Sur le plan fiscal, deux logements peuvent permettre d'opter pour deux régimes différents (location nue + meublée par exemple), et de fractionner la fiscalité selon le foyer fiscal. Consulter un notaire ou expert-comptable avant d'arbitrer.
Matériaux : durabilité contre coût
En location, la logique change. Les sols doivent résister aux passages : carrelage grand format dans toutes les pièces de service, parquet stratifié haute résistance dans les chambres et séjour. Pas de moquette, pas de PVC bas de gamme. Cela coûte 10 à 15 €/m² de plus à l'achat mais évite des changements complets tous les 10 ans.
La cuisine équipée est un facteur de différenciation majeur en meublé : prévoir une cuisine durable de gamme moyenne plutôt qu'une cuisine bas de gamme remplacée à chaque locataire. Idem pour la salle de bains : faïence carrelée plutôt que peinture humide, douche à l'italienne avec carrelage technique plutôt que panneaux préfabriqués.
L'isolation thermique RE2020 doit être respectée mais sans surinvestissement : la rentabilité d'un investissement locatif est plombée par 10 000 € d'isolation premium qui n'augmenteront pas le loyer. Trouver le bon dosage est l'un des points où le dessinateur expérimenté apporte de la valeur.

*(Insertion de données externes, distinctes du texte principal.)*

[src/hdl/tinker_writeback.sv]
`timescale 1ns/100ps

module tinker_writeback (
    input  logic                        clk,
    input  logic                        reset,
    input  logic                        start,
    input  tinker_pkg::exmem_t          exmem,
    input  logic [tinker_pkg::XLEN-1:0] load_data,
    output tinker_pkg::reg_idx_t        wb_dest,
    output logic [tinker_pkg::XLEN-1:0] wb_data,
    output logic                        wb_we,
    output logic                        hlt
);
    import tinker_pkg::*;

    memwb_t memwb;
    logic   halted;

    always_ff @(posedge clk or posedge reset) begin
        if (reset) begin
            memwb  <= '0;
            halted <= 1'b0;
        end else begin
            memwb <= '{ctrl: exmem.ctrl, mem_data: load_data,
                       alu_result: exmem.alu_result, dest: exmem.dest};
            if (start)
                halted <= 1'b0;
            else if (memwb.ctrl.halt)
                halted <= 1'b1; // sticky until next start
        end
    end

    assign wb_dest = memwb.dest;
    assign wb_we   = memwb.ctrl.reg_write;
    assign wb_data = memwb.ctrl.mem_to_reg ? memwb.mem_data : memwb.alu_result;
    assign hlt     = halted;

endmodule

[config.mk]
export PLATFORM = sky130hd
export DESIGN_NAME = tinker_writeback
export DESIGN_NICKNAME = d
export VERILOG_FILES = /design/src/hdl/tinker_pkg.sv /design/src/hdl/tinker_writeback.sv
export SDC_FILE = /design/constraint.sdc
export NUM_CORES = 1
export LEC_CHECK = 0
export BUFFER_PORTS_ARGS = -buffer_cell sky130_fd_sc_hd__buf_2
export CELL_PAD_IN_SITES_DETAIL_PLACEMENT = 1
export CELL_PAD_IN_SITES_GLOBAL_PLACEMENT = 1
export CORE_ASPECT_RATIO = 0.8
export CORE_MARGIN = 5
export CORE_UTILIZATION = 33
export DETAILED_ROUTE_END_ITERATION = 16
export PLACE_DENSITY_LB_ADDON = 0.1
export SLEW_MARGIN = 10
export SYNTH_ARGS = -nofsm -noshare
export SYNTH_HDL_FRONTEND = slang
export SYNTH_SLANG_ARGS = --single-unit
[constraint.sdc]
create_clock -name clk -period 4.5 [get_ports clk]
set_input_delay 0.225 -clock clk [delete_from_list [all_inputs] [get_ports clk]]
set_output_delay 0.225 -clock clk [all_outputs]
set_load 0.005 [all_outputs]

Implications fiscales du choix de plan
Le choix du plan a des implications fiscales directes. Une maison en location nue longue durée bénéficie du régime des revenus fonciers (déduction des charges réelles ou abattement 30 % en micro-foncier). Une maison en location meublée non professionnelle (LMNP) bénéficie du régime BIC (amortissement comptable du bien et du mobilier, fiscalement très favorable les premières années).
Pour basculer en LMNP, le plan doit prévoir des espaces meublés permanents (placards intégrés, cuisine équipée, mobilier modulable). Cela influe sur les volumes : plus de placards, moins d'armoires libres. La salle de bains doit être conçue pour intégrer le mobilier dès le départ.
Pour la location saisonnière touristique, le plan doit favoriser l'accueil de groupes : grand séjour-cuisine convivial, chambres de tailles équivalentes (pas de hiérarchie maître/secondaire), SDB et WC en nombre suffisant (ratio 1 SDB pour 4 personnes). C'est un plan totalement différent d'une maison familiale traditionnelle.
Trois projets locatifs en Rhône-Alpes
Projet 1 — Vénissieux (69), terrain 350 m², coût 90 000 €. Maison T3 70 m² conçue pour location nue longue durée (cible jeune famille). Coût total 215 000 € (plans + construction + raccordements). Loyer estimé 850 €/mois soit rendement brut 4,7 %.
Projet 2 — Brignais (69), terrain 600 m², coût 165 000 €. Maison à deux logements (T2 + T3) avec entrées séparées et deux compteurs. Coût total 295 000 €. Loyer cumulé 1 750 €/mois soit rendement brut 4,5 %, mais fiscalité optimisée par la double propriété.
Projet 3 — Anse (69), terrain 700 m², coût 135 000 €. Maison T4 90 m² avec piscine, conçue pour location saisonnière 4 mois/an + location nue 8 mois/an. Coût total 290 000 €. Revenu annuel cumulé estimé 18 000 € soit rendement brut 4,2 % mais avec une exposition économique différente (saisonnier plus volatile).
Pour conclure
Construire pour louer demande une approche différente de la construction personnelle. Le plan doit être pensé pour le marché locatif local, non pour ses propres préférences. Avec une bonne configuration, un dimensionnement précis et des matériaux durables, on optimise à la fois le loyer mensuel et la valeur de revente.